After the publication of the Hindenburg report this January, a top official of the Mauritian FSC had said, in an interview, that an “initial assessment” of the entities associated with the Adani Group in Mauritius did not reveal any breach of law.

The Indian Express asked the FSC spokesperson whether EIFM was part of that assessment. The spokesperson said the FSC “is unable to share any further information on this matter since it is constrained by the provisions of the FSA in its ability to share confidential information about its licensees.”

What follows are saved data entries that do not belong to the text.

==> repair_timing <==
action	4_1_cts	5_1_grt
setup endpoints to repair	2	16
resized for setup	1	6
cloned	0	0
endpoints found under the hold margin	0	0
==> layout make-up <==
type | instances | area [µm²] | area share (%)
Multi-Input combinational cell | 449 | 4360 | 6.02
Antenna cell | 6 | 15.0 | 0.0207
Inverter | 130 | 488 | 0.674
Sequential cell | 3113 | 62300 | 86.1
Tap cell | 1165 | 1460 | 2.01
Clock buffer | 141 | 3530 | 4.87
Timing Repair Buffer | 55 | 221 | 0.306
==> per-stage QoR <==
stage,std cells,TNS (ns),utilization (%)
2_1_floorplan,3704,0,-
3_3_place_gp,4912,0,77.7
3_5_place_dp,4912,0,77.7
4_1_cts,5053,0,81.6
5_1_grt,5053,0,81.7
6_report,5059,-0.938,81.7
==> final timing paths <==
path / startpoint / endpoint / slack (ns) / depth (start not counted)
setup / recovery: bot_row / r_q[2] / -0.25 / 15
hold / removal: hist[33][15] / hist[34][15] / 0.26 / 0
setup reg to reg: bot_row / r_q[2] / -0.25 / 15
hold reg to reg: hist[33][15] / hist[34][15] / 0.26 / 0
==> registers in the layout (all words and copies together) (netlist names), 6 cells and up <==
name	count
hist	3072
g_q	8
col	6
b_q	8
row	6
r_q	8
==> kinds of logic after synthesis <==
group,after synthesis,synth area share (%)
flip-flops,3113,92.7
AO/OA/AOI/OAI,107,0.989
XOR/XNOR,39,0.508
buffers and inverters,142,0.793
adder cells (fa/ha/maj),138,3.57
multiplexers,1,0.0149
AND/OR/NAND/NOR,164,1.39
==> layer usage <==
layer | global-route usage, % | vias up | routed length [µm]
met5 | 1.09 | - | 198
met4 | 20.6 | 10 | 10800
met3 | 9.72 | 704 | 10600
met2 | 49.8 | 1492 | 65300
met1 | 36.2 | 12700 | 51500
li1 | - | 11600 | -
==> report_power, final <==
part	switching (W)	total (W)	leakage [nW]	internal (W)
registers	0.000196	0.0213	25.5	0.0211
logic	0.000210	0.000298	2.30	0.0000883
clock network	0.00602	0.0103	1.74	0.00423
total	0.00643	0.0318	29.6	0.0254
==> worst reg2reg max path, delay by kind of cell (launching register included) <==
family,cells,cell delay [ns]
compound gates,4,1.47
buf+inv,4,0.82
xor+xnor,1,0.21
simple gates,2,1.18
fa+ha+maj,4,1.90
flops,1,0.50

Significantly, EIFM was held guilty of breaching both the 2003 and 2018 versions of Mauritius’s Financial Intelligence and Anti-Money Laundering Regulations.

During March-April 2018, as per last available records, EIFM’s two Mauritius funds held 3.9% of Adani Power Limited, 3.86% of Adani Transmission Limited, and, at least, 1.73% of Adani Enterprise Limited.

Last month, based on documents accessed by a reporters’ consortium, Organized Crime and Corruption Reporting Project (OCCRP), British daily Financial Times claimed that to pick up and trade in Adani stocks, funds from unknown sources were channelled by two British Virgin Islands shell companies – United Arab Emirates national Nasser Ali Shaban Adil’s Gulf Asia Trade and Investment Limited and Taiwan national Chang Cung-Ling’s Lingo Investment Limited — through the Emerging India Focus Funds (Mauritius) and the EM Resurgent Fund (Mauritius) under the Global Opportunities Fund (Bermuda).

Both these individuals were associates of Adani Group chairperson Gautam Adani’s brother Vinod Adani, FT reported.

Records of offshore corporate service provider Trident Trust accessed by The Indian Express as part of the Pandora Papers investigation showed that these two shell companies registered in the BVI, were, indeed, linked to the Adani Group.